## Prompt
Below are the records; give again exactly the line with "u_core/ff_q: 1", the line with "run 2 against", and each line that lies between them, and nothing besides.

[Collected data entries]
______
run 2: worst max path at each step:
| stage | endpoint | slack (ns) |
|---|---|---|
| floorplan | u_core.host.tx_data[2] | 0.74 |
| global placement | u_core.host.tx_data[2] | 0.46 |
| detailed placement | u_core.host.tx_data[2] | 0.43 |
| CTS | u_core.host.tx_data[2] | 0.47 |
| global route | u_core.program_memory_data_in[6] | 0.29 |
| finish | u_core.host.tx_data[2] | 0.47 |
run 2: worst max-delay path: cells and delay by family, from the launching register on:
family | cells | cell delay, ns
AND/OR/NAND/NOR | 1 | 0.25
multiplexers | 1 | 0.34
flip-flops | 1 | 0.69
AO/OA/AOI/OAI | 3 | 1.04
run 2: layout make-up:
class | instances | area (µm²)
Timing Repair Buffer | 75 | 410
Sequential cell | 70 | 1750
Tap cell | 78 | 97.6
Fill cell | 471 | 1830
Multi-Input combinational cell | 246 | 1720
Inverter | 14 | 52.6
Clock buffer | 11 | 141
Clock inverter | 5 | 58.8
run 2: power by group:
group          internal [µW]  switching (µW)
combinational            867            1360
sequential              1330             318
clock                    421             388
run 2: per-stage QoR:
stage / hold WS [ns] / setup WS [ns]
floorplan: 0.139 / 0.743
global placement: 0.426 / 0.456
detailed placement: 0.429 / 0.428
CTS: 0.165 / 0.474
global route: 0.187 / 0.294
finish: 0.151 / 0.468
===== src/rtl/game_of_life_engine_row_update.sv =====
// life_row_update: combinational next-state of one grid row from its two neighbour rows
module life_row_update
   import game_of_life_engine_pkg::*;
#(
   parameter int COLS = 16
) (
   input  logic [COLS-1:0] above,
   input  logic [COLS-1:0] cur,
   input  logic [COLS-1:0] below,
   input  logic            wrap,
   input  logic [8:0]      birth_mask,
   input  logic [8:0]      survive_mask,
   output logic [COLS-1:0] next_row
);
   logic [COLS+1:0] pa, pc, pb;
   assign pa = {wrap & above[0], above, wrap & above[COLS-1]};
   assign pc = {wrap & cur[0], cur, wrap & cur[COLS-1]};
   assign pb = {wrap & below[0], below, wrap & below[COLS-1]};
   for (genvar c = 0; c < COLS; c++) begin : g_cell
      logic [3:0] n;
      assign n = 4'(pa[c]) + 4'(pa[c+1]) + 4'(pa[c+2]) + 4'(pc[c]) + 4'(pc[c+2])
               + 4'(pb[c]) + 4'(pb[c+1]) + 4'(pb[c+2]);
      assign next_row[c] = pc[c+1] ? survive_mask[n] : birth_mask[n];
   end
endmodule
### src/rtl/control_pkg.sv
// Shared types and constants for the multichannel acquisition gating controller.
package control_pkg;

    typedef enum logic [2:0] {
        OP_NOP        = 3'd0,
        OP_ARM        = 3'd1,
        OP_DISARM     = 3'd2,
        OP_SET_DISC   = 3'd3,
        OP_ARM_ALL    = 3'd4,
        OP_DISARM_ALL = 3'd5,
        OP_CLR_OVF    = 3'd6,
        OP_RSVD       = 3'd7
    } op_e;

    typedef enum logic [1:0] {
        ST_RUN  = 2'd0,
        ST_FULL = 2'd1,
        ST_HOLD = 2'd2
    } gate_st_e;

    localparam logic [15:0] OVF_MAX = 16'hFFFF;

endpackage

### src/rtl/control_mc_if.sv
// Host command channel: valid/ready strobe, opcode, channel, threshold data, error pulse.
interface control_mc_if #(parameter int DW = 8);

    logic          cmd_valid;
    logic          cmd_ready;
    logic [2:0]    cmd_op;
    logic [3:0]    cmd_chan;
    logic [DW-1:0] cmd_data;
    logic          cmd_err;

    modport master (
        output cmd_valid, cmd_op, cmd_chan, cmd_data,
        input  cmd_ready, cmd_err
    );

    modport slave (
        input  cmd_valid, cmd_op, cmd_chan, cmd_data,
        output cmd_ready, cmd_err
    );

endinterface

### src/rtl/disc_reg.sv
// One channel's discriminator threshold; the low LSBZ bits always read as zero.
module disc_reg #(
    parameter int DW   = 8,
    parameter int LSBZ = 3
) (
    input  logic          clock,
    input  logic          reset_n,
    input  logic          load,
    input  logic [DW-1:0] data,
    output logic [DW-1:0] value
);

    localparam logic [DW-1:0] KEEP = {DW{1'b1}} << LSBZ;

    always_ff @(posedge clock or negedge reset_n) begin
        if (!reset_n)
            value <= '0;
        else if (load)
            value <= data & KEEP;
    end

endmodule

### src/rtl/control_mc.sv
// Multichannel acquisition controller: host command decode, per-channel arming and
// thresholds, and a fifo_full gating FSM with a holdoff before acquisition reopens.
//
//   state | meaning
//   RUN   | acquisition open for armed channels
//   FULL  | downstream FIFO full, all channels disabled
//   HOLD  | FIFO drained, counting down holdoff before reopening
module control_mc
    import control_pkg::*;
#(
    parameter int NCH     = 4,
    parameter int DW      = 8,
    parameter int LSBZ    = 3,
    parameter int HOLDOFF = 16
) (
    input  logic              clock,
    input  logic              reset_n,
    control_mc_if.slave       cmd,
    input  logic              fifo_full,
    output logic [NCH-1:0]    disableout,
    output logic [NCH*DW-1:0] discriminator,
    output logic [15:0]       ovf_count
);

    localparam logic [4:0] NCH_W     = 5'(NCH);
    localparam logic [7:0] HOLD_LOAD = 8'(HOLDOFF - 1);

    logic           ready_q, err_q, ff_q;
    logic [NCH-1:0] armed_q, armed_d, sel;
    logic [15:0]    ovf_q, ovf_d;
    gate_st_e       state_q, state_d;
    logic [7:0]     cnt_q, cnt_d;
    op_e            op;
    logic           accept, chan_ok, chan_op, bad, fill_rise, run_open;

    assign op        = op_e'(cmd.cmd_op);
    assign accept    = cmd.cmd_valid & ready_q;
    assign chan_ok   = {1'b0, cmd.cmd_chan} < NCH_W;
    assign chan_op   = (op == OP_ARM) || (op == OP_DISARM) || (op == OP_SET_DISC);
    assign bad       = accept & ((chan_op & ~chan_ok) | (op == OP_RSVD));
    assign fill_rise = fifo_full & ~ff_q & (|armed_q);

    // Out-of-range channels decode to an all-zero select, so they touch nothing.
    always_comb begin
        sel = '0;
        for (int i = 0; i < NCH; i++)
            sel[i] = chan_ok && (cmd.cmd_chan == 4'(i));
    end

    always_comb begin
        armed_d = armed_q;
        if (accept) begin
            case (op)
                OP_ARM:        armed_d = armed_q | sel;
                OP_DISARM:     armed_d = armed_q & ~sel;
                OP_ARM_ALL:    armed_d = '1;
                OP_DISARM_ALL: armed_d = '0;
                default:       armed_d = armed_q;
            endcase
        end
    end

    // A clear that coincides with a new overflow keeps that overflow.
    always_comb begin
        ovf_d = ovf_q;
        if (accept && (op == OP_CLR_OVF))
            ovf_d = fill_rise ? 16'd1 : 16'd0;
        else if (fill_rise && (ovf_q != OVF_MAX))
            ovf_d = ovf_q + 16'd1;
    end

    always_ff @(posedge clock or negedge reset_n) begin
        if (!reset_n) begin
            ready_q <= 1'b0;
            err_q   <= 1'b0;
            ff_q    <= 1'b0;
            armed_q <= '0;
            ovf_q   <= '0;
        end else begin
            ready_q <= 1'b1;
            err_q   <= bad;
            ff_q    <= fifo_full;
            armed_q <= armed_d;
            ovf_q   <= ovf_d;
        end
    end

    always_ff @(posedge clock or negedge reset_n) begin
        if (!reset_n) begin
            state_q <= ST_RUN;
            cnt_q   <= '0;
        end else begin
            state_q <= state_d;
            cnt_q   <= cnt_d;
        end
    end

    always_comb begin
        state_d = state_q;
        cnt_d   = cnt_q;
        case (state_q)
            ST_RUN:
                if (fifo_full) state_d = ST_FULL;
            ST_FULL:
                if (!fifo_full) begin
                    state_d = ST_HOLD;
                    cnt_d   = HOLD_LOAD;
                end
            ST_HOLD:
                if (fifo_full)
                    state_d = ST_FULL;
                else if (cnt_q == 8'd0)
                    state_d = ST_RUN;
                else
                    cnt_d = cnt_q - 8'd1;
            default:
                state_d = ST_RUN;
        endcase
    end

    // fifo_full gates combinationally so a full FIFO closes every channel at once.
    assign run_open   = (state_q == ST_RUN) && !fifo_full;
    assign disableout = ~(armed_q & {NCH{run_open}});

    for (genvar i = 0; i < NCH; i++) begin : g_disc
        disc_reg #(.DW(DW), .LSBZ(LSBZ)) u_disc (
            .clock   (clock),
            .reset_n (reset_n),
            .load    (accept && (op == OP_SET_DISC) && sel[i]),
            .data    (cmd.cmd_data),
            .value   (discriminator[i*DW +: DW])
        );
    end

    assign cmd.cmd_ready = ready_q;
    assign cmd.cmd_err   = err_q;
    assign ovf_count     = ovf_q;

endmodule

### src/flat_wrapper.sv
// flat-port wrapper written by rule: the top's interface ports become plain ports
module control_mc_flat import control_pkg::*;
#(
    parameter int NCH     = 4,
    parameter int DW      = 8,
    parameter int LSBZ    = 3,
    parameter int HOLDOFF = 16
)
  (clock, reset_n, fifo_full, disableout, discriminator, ovf_count, cmd_cmd_valid, cmd_cmd_op, cmd_cmd_chan, cmd_cmd_data, cmd_cmd_ready, cmd_cmd_err);
  control_mc_if #(.DW(DW)) cmd_i ();
  input  logic clock;
  input  logic reset_n;
  input  logic fifo_full;
  output logic [NCH-1:0] disableout;
  output logic [NCH*DW-1:0] discriminator;
  output logic [15:0] ovf_count;
  input wire logic [$bits(cmd_i.cmd_valid)-1:0] cmd_cmd_valid;
  input wire logic [$bits(cmd_i.cmd_op)-1:0] cmd_cmd_op;
  input wire logic [$bits(cmd_i.cmd_chan)-1:0] cmd_cmd_chan;
  input wire logic [$bits(cmd_i.cmd_data)-1:0] cmd_cmd_data;
  output wire logic [$bits(cmd_i.cmd_ready)-1:0] cmd_cmd_ready;
  output wire logic [$bits(cmd_i.cmd_err)-1:0] cmd_cmd_err;
  assign cmd_i.cmd_valid = cmd_cmd_valid;
  assign cmd_i.cmd_op = cmd_cmd_op;
  assign cmd_i.cmd_chan = cmd_cmd_chan;
  assign cmd_i.cmd_data = cmd_cmd_data;
  assign cmd_cmd_ready = cmd_i.cmd_ready;
  assign cmd_cmd_err = cmd_i.cmd_err;
  control_mc #(.NCH(NCH), .DW(DW), .LSBZ(LSBZ), .HOLDOFF(HOLDOFF)) u_core (.clock(clock), .reset_n(reset_n), .cmd(cmd_i), .fifo_full(fifo_full), .disableout(disableout), .discriminator(discriminator), .ovf_count(ovf_count));
endmodule
### config.mk
export PLATFORM = sky130hd
export DESIGN_NAME = control_mc_flat
export DESIGN_NICKNAME = d
export VERILOG_FILES = /design/src/rtl/control_pkg.sv /design/src/rtl/control_mc_if.sv /design/src/rtl/disc_reg.sv /design/src/rtl/control_mc.sv /design/src/flat_wrapper.sv
export SDC_FILE = /design/constraint.sdc
export NUM_CORES = 1
export LEC_CHECK = 0
export BUFFER_PORTS_ARGS = -buffer_cell sky130_fd_sc_hd__buf_2
export CAP_MARGIN = 20
export CELL_PAD_IN_SITES_DETAIL_PLACEMENT = 1
export CELL_PAD_IN_SITES_GLOBAL_PLACEMENT = 1
export CORE_ASPECT_RATIO = 0.6
export CORE_MARGIN = 4
export CORE_UTILIZATION = 40
export CTS_CLUSTER_DIAMETER = 40
export DETAILED_ROUTE_END_ITERATION = 6
export PLACE_DENSITY_LB_ADDON = 0.25
export SLEW_MARGIN = 20
export SYNTH_ARGS = -nofsm -noshare
export SYNTH_HDL_FRONTEND = slang
export SYNTH_HIERARCHICAL = 1
export SYNTH_SLANG_ARGS = --single-unit
### constraint.sdc
create_clock -name clock -period 2.5 [get_ports clock]
set_input_delay 0.25 -clock clock [delete_from_list [all_inputs] [get_ports clock]]
set_output_delay 0.25 -clock clock [all_outputs]
set_load 0.005 [all_outputs]
==> impl_results.md, run 1 <==
* Netlist cell types at 53
* Worst r2r dst: u_core/cnt_q[3]
* Largest net degree at the start of global routing at 22
* Max Cap Viol at 0
* Vias/cell at 5.59
* Power density cells at 623 nW/um^2
* Max stage delay on crit path at 0.44 ns
* CTS tree: yes
* WHS at 0.178 ns
* Clk buf depth at 2
* Post-route DRC at 0
* Register area share after synthesis at 0.470
* Placement Cell Area at 3140 sq um
* H-Tree Depth at 2
* TritonCTS Buffers at 5
* Pleak at 1.54 nW
* Die Ht at 73.1 um
* IO Port Bufs at 57
* Antenna cells at 0
* Initial Utilization at 0.418
* Family with the most delay on the worst path: simple AND/OR/NAND/NOR gates
* Final instance area at 3310 sq um
* Crit-path max FO at 6
* Worst-path clk slew at 0.07 ns
* Clock Sinks at 53
* Ys Warns at 6
* Std cell rows at 23
* First-pass GRT wire length at 12400 um
* Slew @ Worst Pin at 0.743 ns
* Tmin final at 2.11 ns
* Worst Skew at 0.00424 ns
* Hold path cells at 1
* Initial DRC Count at 101
* Arrival time worst endpoint at 2.28 ns
* Mapped Cells at 269
* Post-CTS Setup Repair Bufs at 0
* Hold-fix buffers at CTS at 1
* Area Growth Syn to Fin at 17.2%
* Endpoint class of the critical path: flip-flop
* Worst R2R Setup Slack at 0.39 ns
* Worst-path cell chain: inv_1, ha_1, or3b_4, o311ai_4, nor3_1, or3b_1
* Post-synth EDFFs at 0
* Die width at 116 um
* DR vias at 2320
* Share of cells above drive strength 1 at 0.314
* Worst Setup Start Kind: flip-flop
* Async S/R FF share, synth at 1.00
* Antenna viol nets, final at 0
* Final setup fails at 0
* Final wirelength at 7410 um
* Total track usage at 0.187
* Crit-path slowest cell: dfrtp_1
* R2R cell count at 6
* Hold_sp: fifo_full
* DR pass1 iterations at 4
* CTS-repair resized insts at 0
* Max-slew headroom at 0.501
* Synth Flop Type: dfrtp_1
* Required time worst endpoint at 2.67 ns
* Buf/Inv on CP at 1
* Core box area at 6760 sq um
* Placer Congestion at 0.772
* Ports at 73
* HP Class: in2reg
* Hold Crit Endpoint: u_core/ff_q
* Root Driver: clkbuf_16
* Period utilization at 0.845
* Status: completed
* Final WS setup at 0.387 ns
* Peak supply drop at 0.242 mV
* Detailed Place HPWL at 5580 um
* Pre-CTS WS at 0.407 ns
* WL/cell at 17.9 um
* Setup CP Type: reg2reg
* Setup TNS Final at 0 ns
* FF-to-FF Start: u_core/cnt_q[0]
* Final Max Tran Viols at 0
* Initial antenna violation count at 0
* Hold Vio Cnt, Final at 0
* Commonest non-fill, non-tap cell in the layout: buf_2
* Nets at 348
* Via count of the first global-routing pass at 2345
* RSZ-0062 raised after global routing: no
* Grt total ovfl at 0
* #FFs+latches synth at 53
* Syn avg cell area at 10.5 sq um
* Most frequent cells in the layout: buf_2 (57), dfrtp_1 (53), mux2_2 (21)
* Die area at 8510 sq um
* Syn Std Cell Area at 2820 sq um
* Clock latency on the worst-skew pair at 0.29 ns
* Maximum clock frequency at 0.473 GHz
worst max-delay path by stage:
stage                          from         endpoint  slack [ns]  depth (start not counted)
global route        u_core/cnt_q[0]  u_core/cnt_q[3]        0.26                          6
detailed placement  u_core/cnt_q[0]  u_core/cnt_q[3]        0.41                          6
floorplan           u_core/cnt_q[0]  u_core/cnt_q[3]        0.59                          6
CTS                 u_core/cnt_q[0]  u_core/cnt_q[3]        0.40                          6
global placement    u_core/cnt_q[0]  u_core/cnt_q[3]        0.48                          6
finish              u_core/cnt_q[0]  u_core/cnt_q[3]        0.39                          6
area by class of cell:
cell class	count	area (sq um)
fillers	767	3450
multi-input cells	201	1370
flip-flops and latches	53	1330
repair buffers	63	333
clock buffers	7	153
well taps	87	109
inverters	3	11.3
clock inverters	1	5.00
cells by family after synthesis:
group,after synthesis,synth area share
flops,53,0.470
compound gates,47,0.116
fa+ha+maj,2,0.00886
mux,27,0.105
buf+inv,23,0.0549
other cells,5,0.00665
simple gates,111,0.236
xor+xnor,1,0.00310
per-layer routing:
metal  wire length (um)  global-route usage
met5                  0                   0
met4                 54              0.0412
met3                334              0.0381
met2               3210               0.275
met1               3820               0.282
cell usage after synthesis (2+ instances only):
cell type / instances / share of area
inv_1: 3 / 0.0040
a311oi_1: 2 / 0.0062
nor3_1: 11 / 0.019
mux2_2: 21 / 0.084
nand4_1: 7 / 0.016
and3_1: 4 / 0.0089
ha_1: 2 / 0.0089
or3b_1: 3 / 0.0093
or3_1: 4 / 0.0089
nor2_1: 18 / 0.024
nor4_1: 3 / 0.0066
nor2b_1: 3 / 0.0066
buf_4: 13 / 0.035
o211ai_1: 2 / 0.0053
nand3_1: 6 / 0.011
nand2_1: 17 / 0.023
or4_1: 9 / 0.024
clkbuf_1: 3 / 0.0040
o31ai_1: 9 / 0.024
buf_2: 2 / 0.0035
nand2b_1: 4 / 0.0089
a211oi_1: 4 / 0.011
o21ai_0: 3 / 0.0053
nor4b_1: 5 / 0.016
dfrtp_1: 53 / 0.47
a21oi_1: 18 / 0.032
conb_1: 5 / 0.0066
a31oi_1: 2 / 0.0044
or2_2: 2 / 0.0044
mux2i_1: 6 / 0.021
and2_1: 3 / 0.0066
through the flow:
stage               total power [W]  std cells  utilization
floorplan                   0.00121        277            -
global placement            0.00133        406        0.465
detailed placement          0.00134        406        0.465
CTS                         0.00208        415        0.489
global route                0.00218        415        0.489
finish                      0.00206        415        0.489
power breakdown:
group          leakage, nW  switching, W  total (W)  internal [W]
Sequential           0.704     0.0000939    0.00102      0.000928
Clock               0.0799      0.000310   0.000734      0.000425
Combinational        0.754      0.000168   0.000307      0.000139
registers in the layout (all words and copies together) (netlist names):
signal / cells
u_core/cnt_q: 8
u_core/cmd.cmd_err: 1
u_core/armed_q: 4
u_core/ff_q: 1
u_core/ovf_count: 16
u_core/state_q: 2
u_core/g_disc.u_disc/value: 20
u_core/cmd.cmd_ready: 1
(Power assumes the default switching activity.)
==> run 2: changes to the inputs <==
CORE_UTILIZATION = 37   (was 40)
clock period = 1.9 ns   (was 2.5 ns; I/O delays follow)
==> run 2 against run 1 <==
Final cell count increased by 8.4%. Critical path depth is 1 higher. Sequential share of layout area shrank 2.4 points. Design area is 6.3% higher. Non-clock buffer count up 18. Total power is 39% higher. Clock power is 44% higher. Via count rose by 3.2%. Maximum frequency grew 15%. Wire length is 4.4% higher. Core utilization fell by 0.93 points. Critical endpoint is now u_core/cnt_q[4].
==> impl_results.md, run 2 (synthesis results as in run 1) <==
* Status: completed
* Total Power at 0.00286 W (+39%)
* Tmin final at 1.84 ns (-0.273 ns)
* WL/cell at 17.2 um (-3.7%)
* Antenna viol nets, final at 0 (unchanged)
* Setup TNS Final at 0 ns (unchanged)
* Die area at 9140 sq um (+7.4%)
* P_int at 0.00207 W (+39%)
* Via count of the first global-routing pass at 2381 (+1.5%)
* Required time worst endpoint at 2.12 ns (-0.55 ns)
* Root Driver: clkbuf_16
* Endpoint class of the critical path: flip-flop
* Die width at 121 um (+3.7%)
* Crit-path max FO at 6 (unchanged)
* Cells after DPL at 441 (+8.6%)
* Worst Skew at 0.00603 ns (+0.00178 ns)
* Initial antenna violation count at 0 (unchanged)
* Clock latency on the worst-skew pair at 0.30 ns (about the same)
* Max Cap Viol at 0 (unchanged)
* Most frequent cells in the layout: buf_2 (57), dfrtp_1 (53), buf_4 (23)
* Post-CTS Setup Repair Bufs at 0 (unchanged)
* Final wirelength at 7740 um (+4.4%)
* RSZ-0062 raised after global routing: yes
* Worst-path clk slew at 0.07 ns (about the same)
* Clk network pwr share at 0.370 (+0.014)
* Slew @ Worst Pin at 0.541 ns (-0.202 ns)
* Antenna cells at 0 (unchanged)
* Post-route DRC at 0 (unchanged)
* Arrival time worst endpoint at 2.06 ns (-0.22 ns)
* Seq pwr share at 0.461 (-0.034)
* Power density cells at 815 nW/um^2 (+31%)
* Clk buf depth at 2 (unchanged)
* Core box area at 7330 sq um (+8.3%)
* Final setup fails at 0 (unchanged)
* Clock Sinks at 53 (unchanged)
* Initial DRC Count at 89 (-12%)
* Max-slew headroom at 0.638 (+0.137)
* H-Tree Depth at 2 (unchanged)
* Nets at 366 (+5.2%)
* Ports at 73 (unchanged)
* Switch Pwr at 0.000798 W (+40%)
* Maximum clock frequency at 0.544 GHz (+15%)
* Largest register by flop count: u_core/g_disc.u_disc/value
* DR pass1 iterations at 4 (unchanged)
* DR vias at 2394 (+3.2%)
* Sw Ratio at 0.279 (+0.00161)
* Vias/cell at 5.32 (-4.8%)
* Std cell rows at 24 (+4.3%)
* Worst Setup Start Kind: flip-flop
* Initial Utilization at 0.385 (-0.0322)
* Detailed Place HPWL at 5900 um (+5.8%)
* Final Max Tran Viols at 0 (unchanged)
* Final Non-Filler Cells at 450 (+8.4%)
* Placer Congestion at 0.777 (+0.66%)
* Commonest non-fill, non-tap cell in the layout: buf_2
* Peak supply drop at 0.406 mV (+68%)
* IO Port Bufs at 57 (unchanged)
* Period utilization at 0.968 (+0.123)
* First-pass GRT wire length at 12700 um (+2.4%)
* Max reg flops at 20 (unchanged)
* Die Ht at 75.7 um (+3.5%)
* Grt total ovfl at 0 (unchanged)
* Largest net degree at the start of global routing at 22 (unchanged)
* CTS tree: yes
* Share of cells above drive strength 1 at 0.361 (+0.0472)
* Logic pwr share at 0.169 (+0.020)
* Setup CP Type: reg2reg
* TritonCTS Buffers at 5 (unchanged)
* HP Class: in2reg
* Area Growth Syn to Fin at 24.5%
* Total track usage at 0.181 (-0.00536)
* Hold Vio Cnt, Final at 0 (unchanged)
* Pleak at 1.64 nW (+6.3%)
run 2: cell types whose count changed in the layout (fill, tap and decap cells not counted), sizes merged:
cell / delta
buf: +18
bufinv: +1
clkbuf: -2
clkinvlp: +1
run 2: area by class of cell:
class,instances,area (sq um)
Inverter,3,11.3
Clock inverter,3,46.3
Multi-Input combinational cell,201,1410
Fill cell,865,3810
Clock buffer,5,125
Tap cell,104,130
Sequential cell,53,1330
Timing Repair Buffer,81,468
run 2: path summary, 6_finish.rpt:
| check | start | to | slack (ns) | cells past startpoint |
|---|---|---|---|---|
| setup / recovery | u_core/cnt_q[0] | u_core/cnt_q[4] | 0.06 | 7 |
| hold / removal | fifo_full | u_core/ff_q | 0.11 | 1 |
| setup reg to reg | u_core/cnt_q[0] | u_core/cnt_q[4] | 0.06 | 7 |
| hold reg to reg | u_core/g_disc[3].u_disc/value[6] | u_core/g_disc[3].u_disc/value[6] | 0.51 | 1 |
| max in group asynchronous | reset_n | u_core/armed_q[1] | 0.85 | 3 |
| min in group asynchronous | reset_n | u_core/g_disc[0].u_disc/value[7] | 0.41 | 2 |
run 2: layer usage:
layer,track usage,part of all wire,vias up
met5,0,0,-
met4,0.0565,0.011,0
met3,0.0371,0.037,8
met2,0.274,0.44,44
met1,0.264,0.51,1210
li1,-,-,1132
run 2: worst max-delay path, cell delays in order (launching register included):
cell      delay [ns]
dfrtp_1         0.35
inv_1           0.05
ha_1            0.20
or3b_4          0.29
o311ai_4        0.09
buf_4           0.18
or3_2           0.44
a21oi_2         0.17
run 2: power by group through the flow:
stage	registers (W)	clock network, W	logic (W)
4_1_cts	0.00132	0.00110	0.000480
3_5_place_dp	0.00134	0	0.000474
5_1_grt	0.00134	0.00115	0.000552
2_1_floorplan	0.00133	0	0.000264
3_3_place_gp	0.00134	0	0.000451
6_report	0.00132	0.00106	0.000484
run 2: per-stage QoR:
step	setup WS, ns	area (sq um)	hold WS (ns)	util
floorplan	0.0199	2850	-0.106	-
global placement	0.0412	3300	0.198	0.450
detailed placement	-0.00672	3300	0.206	0.450
CTS	0.00440	3490	0.0997	0.476
global route	-0.0303	3520	0.111	0.480
finish	0.0602	3520	0.108	0.480
run 2: repair_timing:
action / in CTS / in global routing
endpoints found under the setup margin: 1 / 6
hold buffers: 1 / 0
hold endpoints to repair: 19 / 0
gates resized for setup: 1 / 5
pin swaps: 0 / 2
______
## Answer to this exercise
u_core/ff_q: 1
u_core/ovf_count: 16
u_core/state_q: 2
u_core/g_disc.u_disc/value: 20
u_core/cmd.cmd_ready: 1
(Power assumes the default switching activity.)
==> run 2: changes to the inputs <==
CORE_UTILIZATION = 37   (was 40)
clock period = 1.9 ns   (was 2.5 ns; I/O delays follow)
==> run 2 against run 1 <==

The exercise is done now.